Would you reproduce exactly the lines below from the one holding "export CTS_CLUSTER_SIZE = 72" through the one holding "set_input_delay 0.4200 -clock", inclusive, and no others?

(Stored items)
.....

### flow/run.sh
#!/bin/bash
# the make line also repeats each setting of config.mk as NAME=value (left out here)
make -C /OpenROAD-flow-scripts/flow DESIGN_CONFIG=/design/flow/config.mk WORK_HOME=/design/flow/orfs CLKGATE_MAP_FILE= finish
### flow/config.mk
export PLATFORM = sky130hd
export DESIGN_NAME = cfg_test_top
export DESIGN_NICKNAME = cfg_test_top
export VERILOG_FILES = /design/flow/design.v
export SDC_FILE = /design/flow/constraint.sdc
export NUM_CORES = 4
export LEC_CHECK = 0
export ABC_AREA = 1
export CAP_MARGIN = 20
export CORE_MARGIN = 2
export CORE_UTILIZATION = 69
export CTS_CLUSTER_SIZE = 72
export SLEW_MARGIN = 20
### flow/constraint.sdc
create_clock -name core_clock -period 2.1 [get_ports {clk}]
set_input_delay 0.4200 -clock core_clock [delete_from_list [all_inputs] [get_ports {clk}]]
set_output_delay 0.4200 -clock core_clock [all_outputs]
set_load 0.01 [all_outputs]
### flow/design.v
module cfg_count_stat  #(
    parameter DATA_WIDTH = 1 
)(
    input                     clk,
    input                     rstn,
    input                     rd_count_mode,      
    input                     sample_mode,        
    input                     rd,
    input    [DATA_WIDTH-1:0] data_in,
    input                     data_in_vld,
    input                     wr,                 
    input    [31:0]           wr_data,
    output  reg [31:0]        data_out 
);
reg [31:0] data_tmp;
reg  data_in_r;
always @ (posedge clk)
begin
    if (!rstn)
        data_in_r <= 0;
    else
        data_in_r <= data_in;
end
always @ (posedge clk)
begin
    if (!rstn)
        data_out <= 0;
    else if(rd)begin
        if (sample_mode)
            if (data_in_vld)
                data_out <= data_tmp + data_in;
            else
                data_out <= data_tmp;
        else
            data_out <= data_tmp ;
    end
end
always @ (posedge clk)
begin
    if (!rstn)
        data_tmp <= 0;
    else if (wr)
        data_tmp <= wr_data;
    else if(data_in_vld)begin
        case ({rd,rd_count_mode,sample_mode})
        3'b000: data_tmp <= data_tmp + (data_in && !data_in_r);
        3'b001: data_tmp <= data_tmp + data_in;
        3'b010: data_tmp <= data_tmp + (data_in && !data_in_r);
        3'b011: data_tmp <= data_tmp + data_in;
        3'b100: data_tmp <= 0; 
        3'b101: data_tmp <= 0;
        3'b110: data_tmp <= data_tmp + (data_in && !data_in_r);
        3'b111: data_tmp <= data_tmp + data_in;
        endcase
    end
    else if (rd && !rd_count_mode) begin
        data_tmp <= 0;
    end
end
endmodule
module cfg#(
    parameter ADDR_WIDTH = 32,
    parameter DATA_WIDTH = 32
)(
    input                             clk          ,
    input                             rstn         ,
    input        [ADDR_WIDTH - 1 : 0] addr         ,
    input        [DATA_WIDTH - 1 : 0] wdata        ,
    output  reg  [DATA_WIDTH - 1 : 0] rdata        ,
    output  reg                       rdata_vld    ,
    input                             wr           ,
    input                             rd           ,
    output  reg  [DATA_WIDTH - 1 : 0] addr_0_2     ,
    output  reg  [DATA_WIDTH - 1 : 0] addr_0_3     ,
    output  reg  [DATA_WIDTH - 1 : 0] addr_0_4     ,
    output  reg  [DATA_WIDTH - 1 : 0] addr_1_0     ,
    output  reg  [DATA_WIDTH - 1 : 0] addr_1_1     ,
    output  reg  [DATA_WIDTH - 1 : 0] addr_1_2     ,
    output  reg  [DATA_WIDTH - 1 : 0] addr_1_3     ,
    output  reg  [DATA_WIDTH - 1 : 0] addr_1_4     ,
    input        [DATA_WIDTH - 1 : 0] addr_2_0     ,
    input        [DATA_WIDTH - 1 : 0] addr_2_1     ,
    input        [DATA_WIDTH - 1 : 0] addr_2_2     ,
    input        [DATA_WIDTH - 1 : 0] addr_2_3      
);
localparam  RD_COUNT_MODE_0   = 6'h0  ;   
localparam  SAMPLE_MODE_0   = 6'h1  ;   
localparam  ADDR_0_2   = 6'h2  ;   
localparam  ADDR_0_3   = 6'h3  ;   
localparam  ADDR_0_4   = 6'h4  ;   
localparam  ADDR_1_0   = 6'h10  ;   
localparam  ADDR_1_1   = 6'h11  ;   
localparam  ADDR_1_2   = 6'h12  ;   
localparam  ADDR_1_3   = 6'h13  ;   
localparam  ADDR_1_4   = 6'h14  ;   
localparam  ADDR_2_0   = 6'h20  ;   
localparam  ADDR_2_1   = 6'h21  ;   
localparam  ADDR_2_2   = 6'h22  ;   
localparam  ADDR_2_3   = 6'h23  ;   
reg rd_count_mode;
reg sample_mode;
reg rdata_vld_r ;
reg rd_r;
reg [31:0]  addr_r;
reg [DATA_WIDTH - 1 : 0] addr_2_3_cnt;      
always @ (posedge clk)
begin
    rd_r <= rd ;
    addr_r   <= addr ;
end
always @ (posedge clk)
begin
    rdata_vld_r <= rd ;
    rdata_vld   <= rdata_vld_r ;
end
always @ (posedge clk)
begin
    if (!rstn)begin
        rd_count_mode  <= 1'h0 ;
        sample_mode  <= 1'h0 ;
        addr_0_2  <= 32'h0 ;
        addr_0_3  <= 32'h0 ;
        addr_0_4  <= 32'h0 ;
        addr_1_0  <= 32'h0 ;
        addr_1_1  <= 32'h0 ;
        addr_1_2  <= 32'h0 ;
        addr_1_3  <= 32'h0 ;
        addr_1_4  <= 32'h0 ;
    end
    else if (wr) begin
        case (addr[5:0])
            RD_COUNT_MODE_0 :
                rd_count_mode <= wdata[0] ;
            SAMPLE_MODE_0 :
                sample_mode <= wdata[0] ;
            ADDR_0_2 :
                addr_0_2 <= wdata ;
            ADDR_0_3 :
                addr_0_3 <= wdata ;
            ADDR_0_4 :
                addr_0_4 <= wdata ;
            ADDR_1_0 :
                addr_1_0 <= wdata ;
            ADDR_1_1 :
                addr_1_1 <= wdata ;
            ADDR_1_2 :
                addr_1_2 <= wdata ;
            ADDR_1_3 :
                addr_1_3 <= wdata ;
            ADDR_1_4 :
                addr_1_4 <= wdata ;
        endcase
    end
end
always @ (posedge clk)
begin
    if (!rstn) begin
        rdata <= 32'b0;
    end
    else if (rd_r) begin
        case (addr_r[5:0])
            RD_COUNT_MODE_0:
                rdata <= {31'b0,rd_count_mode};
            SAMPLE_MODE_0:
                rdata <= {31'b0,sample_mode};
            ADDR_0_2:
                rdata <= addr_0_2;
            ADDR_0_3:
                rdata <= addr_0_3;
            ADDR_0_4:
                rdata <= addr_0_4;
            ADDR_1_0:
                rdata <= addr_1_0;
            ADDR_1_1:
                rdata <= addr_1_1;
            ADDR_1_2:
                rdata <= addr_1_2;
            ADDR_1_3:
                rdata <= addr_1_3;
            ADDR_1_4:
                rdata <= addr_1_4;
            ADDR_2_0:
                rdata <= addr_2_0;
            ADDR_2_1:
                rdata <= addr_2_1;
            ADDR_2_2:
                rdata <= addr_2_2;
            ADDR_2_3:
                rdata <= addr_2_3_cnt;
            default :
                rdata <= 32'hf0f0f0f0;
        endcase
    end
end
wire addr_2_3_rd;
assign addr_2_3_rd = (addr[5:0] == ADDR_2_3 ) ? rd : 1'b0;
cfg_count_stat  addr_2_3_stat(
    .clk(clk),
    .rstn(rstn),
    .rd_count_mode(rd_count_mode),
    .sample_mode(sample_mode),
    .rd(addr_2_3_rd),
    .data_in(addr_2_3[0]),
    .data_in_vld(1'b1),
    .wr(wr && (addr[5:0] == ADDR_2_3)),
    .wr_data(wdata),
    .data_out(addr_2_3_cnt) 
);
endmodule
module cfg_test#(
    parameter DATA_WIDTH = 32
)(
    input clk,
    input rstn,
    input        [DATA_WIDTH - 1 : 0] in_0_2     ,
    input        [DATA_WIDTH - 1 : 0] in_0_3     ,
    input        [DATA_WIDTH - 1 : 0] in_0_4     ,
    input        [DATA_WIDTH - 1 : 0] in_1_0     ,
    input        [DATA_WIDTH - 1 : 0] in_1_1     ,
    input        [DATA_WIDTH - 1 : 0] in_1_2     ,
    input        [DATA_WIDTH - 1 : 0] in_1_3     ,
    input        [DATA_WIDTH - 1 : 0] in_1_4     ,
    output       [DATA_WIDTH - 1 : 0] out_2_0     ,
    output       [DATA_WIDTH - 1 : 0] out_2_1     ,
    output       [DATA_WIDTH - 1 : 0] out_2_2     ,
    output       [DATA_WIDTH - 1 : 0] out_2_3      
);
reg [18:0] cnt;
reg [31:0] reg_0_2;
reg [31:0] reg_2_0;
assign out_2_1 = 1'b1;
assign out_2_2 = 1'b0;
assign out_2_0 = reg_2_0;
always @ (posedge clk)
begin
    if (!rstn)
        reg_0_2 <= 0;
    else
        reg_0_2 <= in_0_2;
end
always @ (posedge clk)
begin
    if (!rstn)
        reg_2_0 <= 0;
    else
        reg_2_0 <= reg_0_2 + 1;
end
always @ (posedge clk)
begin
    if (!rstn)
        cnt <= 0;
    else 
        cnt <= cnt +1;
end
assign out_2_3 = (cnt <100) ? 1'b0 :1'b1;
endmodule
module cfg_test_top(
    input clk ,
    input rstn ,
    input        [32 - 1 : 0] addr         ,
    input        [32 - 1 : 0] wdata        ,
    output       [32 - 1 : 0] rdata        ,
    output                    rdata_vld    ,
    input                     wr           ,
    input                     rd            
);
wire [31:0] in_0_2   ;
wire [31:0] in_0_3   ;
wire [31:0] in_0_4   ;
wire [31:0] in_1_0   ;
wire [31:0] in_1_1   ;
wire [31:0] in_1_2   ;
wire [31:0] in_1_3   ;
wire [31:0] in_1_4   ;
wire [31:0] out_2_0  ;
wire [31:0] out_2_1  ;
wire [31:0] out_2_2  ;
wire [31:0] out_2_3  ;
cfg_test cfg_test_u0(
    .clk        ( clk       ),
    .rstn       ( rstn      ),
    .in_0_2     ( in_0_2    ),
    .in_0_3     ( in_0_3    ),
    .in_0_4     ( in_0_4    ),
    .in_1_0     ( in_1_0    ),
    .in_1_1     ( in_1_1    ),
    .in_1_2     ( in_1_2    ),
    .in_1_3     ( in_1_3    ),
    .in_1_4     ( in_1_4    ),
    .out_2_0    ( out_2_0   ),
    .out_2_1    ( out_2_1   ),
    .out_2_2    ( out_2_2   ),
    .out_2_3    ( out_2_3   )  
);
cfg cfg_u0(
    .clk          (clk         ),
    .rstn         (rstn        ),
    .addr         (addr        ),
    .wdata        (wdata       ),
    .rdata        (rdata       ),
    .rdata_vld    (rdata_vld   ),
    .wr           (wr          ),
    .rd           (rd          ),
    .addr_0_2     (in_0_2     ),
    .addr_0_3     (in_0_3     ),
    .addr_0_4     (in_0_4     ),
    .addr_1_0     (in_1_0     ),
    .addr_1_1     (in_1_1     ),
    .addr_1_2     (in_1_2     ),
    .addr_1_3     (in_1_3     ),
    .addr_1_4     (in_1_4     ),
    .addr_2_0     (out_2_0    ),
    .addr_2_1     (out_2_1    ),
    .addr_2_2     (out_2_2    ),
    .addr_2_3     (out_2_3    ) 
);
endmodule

.....

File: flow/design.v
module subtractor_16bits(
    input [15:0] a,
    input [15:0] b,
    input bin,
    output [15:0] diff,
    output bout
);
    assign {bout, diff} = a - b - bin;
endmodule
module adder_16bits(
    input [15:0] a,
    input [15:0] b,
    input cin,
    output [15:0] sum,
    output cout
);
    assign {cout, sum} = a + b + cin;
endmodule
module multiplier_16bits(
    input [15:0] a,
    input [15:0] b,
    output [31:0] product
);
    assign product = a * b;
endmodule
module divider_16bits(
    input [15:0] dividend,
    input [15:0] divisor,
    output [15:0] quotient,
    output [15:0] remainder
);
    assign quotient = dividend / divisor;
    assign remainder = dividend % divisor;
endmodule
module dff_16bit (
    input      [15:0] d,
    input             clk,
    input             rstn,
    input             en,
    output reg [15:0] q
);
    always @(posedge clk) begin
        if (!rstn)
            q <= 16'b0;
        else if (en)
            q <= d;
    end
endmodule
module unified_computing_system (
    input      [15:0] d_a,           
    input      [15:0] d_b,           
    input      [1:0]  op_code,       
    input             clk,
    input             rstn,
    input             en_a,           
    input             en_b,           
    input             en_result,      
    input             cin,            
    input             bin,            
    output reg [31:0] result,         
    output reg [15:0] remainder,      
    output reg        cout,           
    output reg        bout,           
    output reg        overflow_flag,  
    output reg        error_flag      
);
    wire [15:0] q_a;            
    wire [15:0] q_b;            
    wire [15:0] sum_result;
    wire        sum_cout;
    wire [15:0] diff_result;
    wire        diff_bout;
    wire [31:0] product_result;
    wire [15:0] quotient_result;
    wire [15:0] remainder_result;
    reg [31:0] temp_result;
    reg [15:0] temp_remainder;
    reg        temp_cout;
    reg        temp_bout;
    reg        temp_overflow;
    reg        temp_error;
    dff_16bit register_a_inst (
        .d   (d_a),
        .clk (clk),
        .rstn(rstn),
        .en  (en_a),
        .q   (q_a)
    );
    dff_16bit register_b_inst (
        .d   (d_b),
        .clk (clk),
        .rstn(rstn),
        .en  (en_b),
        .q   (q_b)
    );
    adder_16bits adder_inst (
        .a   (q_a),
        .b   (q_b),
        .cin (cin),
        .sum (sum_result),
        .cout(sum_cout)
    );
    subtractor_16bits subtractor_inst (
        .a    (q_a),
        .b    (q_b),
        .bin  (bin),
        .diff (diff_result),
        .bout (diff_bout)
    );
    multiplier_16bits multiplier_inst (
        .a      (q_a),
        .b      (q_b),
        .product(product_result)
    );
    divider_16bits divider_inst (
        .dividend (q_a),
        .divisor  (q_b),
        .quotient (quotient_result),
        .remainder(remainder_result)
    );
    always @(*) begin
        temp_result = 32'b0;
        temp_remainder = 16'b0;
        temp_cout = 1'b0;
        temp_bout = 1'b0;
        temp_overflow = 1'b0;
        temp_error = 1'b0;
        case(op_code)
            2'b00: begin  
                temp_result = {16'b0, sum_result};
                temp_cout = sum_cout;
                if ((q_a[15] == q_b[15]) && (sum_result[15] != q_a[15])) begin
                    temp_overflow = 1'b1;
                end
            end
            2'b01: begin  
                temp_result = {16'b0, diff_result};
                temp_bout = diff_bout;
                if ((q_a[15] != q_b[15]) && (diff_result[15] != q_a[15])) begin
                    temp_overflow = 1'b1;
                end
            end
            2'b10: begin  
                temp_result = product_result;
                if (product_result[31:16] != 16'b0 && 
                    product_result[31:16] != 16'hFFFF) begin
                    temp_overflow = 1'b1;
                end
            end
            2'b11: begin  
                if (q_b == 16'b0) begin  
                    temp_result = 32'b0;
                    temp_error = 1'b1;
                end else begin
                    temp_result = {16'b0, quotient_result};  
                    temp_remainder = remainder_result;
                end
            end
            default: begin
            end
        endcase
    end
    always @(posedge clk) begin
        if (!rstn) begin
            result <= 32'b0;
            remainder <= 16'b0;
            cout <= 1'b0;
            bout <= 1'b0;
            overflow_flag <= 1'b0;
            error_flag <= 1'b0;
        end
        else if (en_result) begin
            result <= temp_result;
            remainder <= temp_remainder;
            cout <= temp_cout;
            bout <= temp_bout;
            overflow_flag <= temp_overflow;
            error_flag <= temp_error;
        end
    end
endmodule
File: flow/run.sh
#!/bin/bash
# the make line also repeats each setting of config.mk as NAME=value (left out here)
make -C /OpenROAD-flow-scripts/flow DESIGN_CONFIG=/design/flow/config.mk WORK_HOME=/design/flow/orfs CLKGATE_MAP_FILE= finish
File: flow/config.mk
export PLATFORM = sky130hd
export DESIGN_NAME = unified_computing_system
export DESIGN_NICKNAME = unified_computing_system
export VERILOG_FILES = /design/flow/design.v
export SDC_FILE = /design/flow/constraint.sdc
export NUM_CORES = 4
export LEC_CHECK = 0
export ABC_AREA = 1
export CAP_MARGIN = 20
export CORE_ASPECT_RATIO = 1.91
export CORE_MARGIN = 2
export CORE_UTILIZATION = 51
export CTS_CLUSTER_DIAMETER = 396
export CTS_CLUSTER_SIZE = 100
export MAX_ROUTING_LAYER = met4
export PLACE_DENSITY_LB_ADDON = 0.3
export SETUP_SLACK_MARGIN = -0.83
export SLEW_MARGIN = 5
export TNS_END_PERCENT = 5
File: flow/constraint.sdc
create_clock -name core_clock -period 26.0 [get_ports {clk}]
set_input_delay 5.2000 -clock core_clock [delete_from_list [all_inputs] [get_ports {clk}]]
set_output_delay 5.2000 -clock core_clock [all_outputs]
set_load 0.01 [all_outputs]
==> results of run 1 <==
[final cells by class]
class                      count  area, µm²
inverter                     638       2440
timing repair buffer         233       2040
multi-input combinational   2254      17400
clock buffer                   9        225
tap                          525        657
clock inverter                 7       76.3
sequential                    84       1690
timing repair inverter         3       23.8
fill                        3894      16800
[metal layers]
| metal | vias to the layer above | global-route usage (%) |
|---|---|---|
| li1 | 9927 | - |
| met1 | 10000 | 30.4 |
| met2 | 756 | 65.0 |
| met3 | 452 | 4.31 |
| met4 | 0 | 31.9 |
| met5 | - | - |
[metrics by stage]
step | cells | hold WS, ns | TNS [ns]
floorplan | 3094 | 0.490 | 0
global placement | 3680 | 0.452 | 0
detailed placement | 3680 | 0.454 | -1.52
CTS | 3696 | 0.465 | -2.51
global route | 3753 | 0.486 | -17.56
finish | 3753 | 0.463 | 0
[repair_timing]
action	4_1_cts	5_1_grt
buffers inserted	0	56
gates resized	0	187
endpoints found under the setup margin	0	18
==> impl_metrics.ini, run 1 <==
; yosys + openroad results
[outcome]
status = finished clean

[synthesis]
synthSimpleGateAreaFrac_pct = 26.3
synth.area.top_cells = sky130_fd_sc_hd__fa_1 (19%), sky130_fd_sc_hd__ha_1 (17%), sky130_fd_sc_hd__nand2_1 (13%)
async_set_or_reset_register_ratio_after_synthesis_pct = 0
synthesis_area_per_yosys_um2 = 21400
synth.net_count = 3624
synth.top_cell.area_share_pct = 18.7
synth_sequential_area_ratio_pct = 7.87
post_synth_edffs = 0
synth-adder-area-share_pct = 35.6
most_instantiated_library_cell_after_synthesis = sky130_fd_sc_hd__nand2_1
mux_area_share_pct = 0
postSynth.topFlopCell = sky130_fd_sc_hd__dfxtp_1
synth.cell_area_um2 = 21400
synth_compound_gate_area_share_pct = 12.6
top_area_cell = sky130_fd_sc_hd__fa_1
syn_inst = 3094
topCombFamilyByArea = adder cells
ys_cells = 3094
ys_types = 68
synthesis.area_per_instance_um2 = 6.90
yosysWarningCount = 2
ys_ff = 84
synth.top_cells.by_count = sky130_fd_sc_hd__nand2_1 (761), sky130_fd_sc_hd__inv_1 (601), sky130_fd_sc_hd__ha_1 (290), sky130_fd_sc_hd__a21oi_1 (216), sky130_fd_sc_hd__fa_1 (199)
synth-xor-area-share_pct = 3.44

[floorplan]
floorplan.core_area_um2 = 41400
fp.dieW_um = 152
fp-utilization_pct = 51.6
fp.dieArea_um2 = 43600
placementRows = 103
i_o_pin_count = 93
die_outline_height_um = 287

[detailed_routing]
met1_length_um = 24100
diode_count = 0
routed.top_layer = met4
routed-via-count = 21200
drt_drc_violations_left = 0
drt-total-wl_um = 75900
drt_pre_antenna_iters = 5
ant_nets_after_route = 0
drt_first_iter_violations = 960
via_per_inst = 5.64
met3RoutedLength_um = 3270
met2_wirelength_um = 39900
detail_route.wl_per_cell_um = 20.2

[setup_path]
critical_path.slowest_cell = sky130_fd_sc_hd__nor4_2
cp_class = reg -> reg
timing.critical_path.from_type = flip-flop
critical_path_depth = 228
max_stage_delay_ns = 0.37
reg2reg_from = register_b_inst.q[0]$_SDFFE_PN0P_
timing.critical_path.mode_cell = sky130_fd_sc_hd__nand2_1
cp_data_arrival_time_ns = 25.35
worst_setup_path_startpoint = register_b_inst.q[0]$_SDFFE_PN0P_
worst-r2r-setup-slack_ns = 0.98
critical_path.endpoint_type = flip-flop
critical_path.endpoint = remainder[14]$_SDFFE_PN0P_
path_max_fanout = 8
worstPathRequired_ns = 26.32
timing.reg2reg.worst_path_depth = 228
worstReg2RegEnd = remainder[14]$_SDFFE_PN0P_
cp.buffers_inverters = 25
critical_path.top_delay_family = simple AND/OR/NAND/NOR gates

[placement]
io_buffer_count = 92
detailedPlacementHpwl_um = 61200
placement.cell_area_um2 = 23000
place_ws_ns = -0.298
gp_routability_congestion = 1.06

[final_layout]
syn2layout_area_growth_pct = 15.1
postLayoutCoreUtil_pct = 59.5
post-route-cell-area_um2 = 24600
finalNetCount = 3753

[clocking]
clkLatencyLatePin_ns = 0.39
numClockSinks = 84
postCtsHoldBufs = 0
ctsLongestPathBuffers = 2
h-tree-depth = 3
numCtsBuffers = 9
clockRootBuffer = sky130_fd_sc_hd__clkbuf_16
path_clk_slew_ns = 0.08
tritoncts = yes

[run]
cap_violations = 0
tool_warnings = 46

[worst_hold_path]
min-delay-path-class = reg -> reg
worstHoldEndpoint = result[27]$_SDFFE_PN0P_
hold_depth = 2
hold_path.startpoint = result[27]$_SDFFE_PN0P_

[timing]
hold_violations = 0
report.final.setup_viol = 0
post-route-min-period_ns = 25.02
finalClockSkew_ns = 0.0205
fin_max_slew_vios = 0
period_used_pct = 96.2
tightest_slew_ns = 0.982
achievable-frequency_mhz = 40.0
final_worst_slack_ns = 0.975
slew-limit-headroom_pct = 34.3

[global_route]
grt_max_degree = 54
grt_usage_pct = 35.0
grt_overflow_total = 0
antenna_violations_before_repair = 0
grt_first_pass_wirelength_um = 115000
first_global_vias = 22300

.....

• [Exercise output]:
export CTS_CLUSTER_SIZE = 72
export SLEW_MARGIN = 20
### flow/constraint.sdc
create_clock -name core_clock -period 2.1 [get_ports {clk}]
set_input_delay 0.4200 -clock core_clock [delete_from_list [all_inputs] [get_ports {clk}]]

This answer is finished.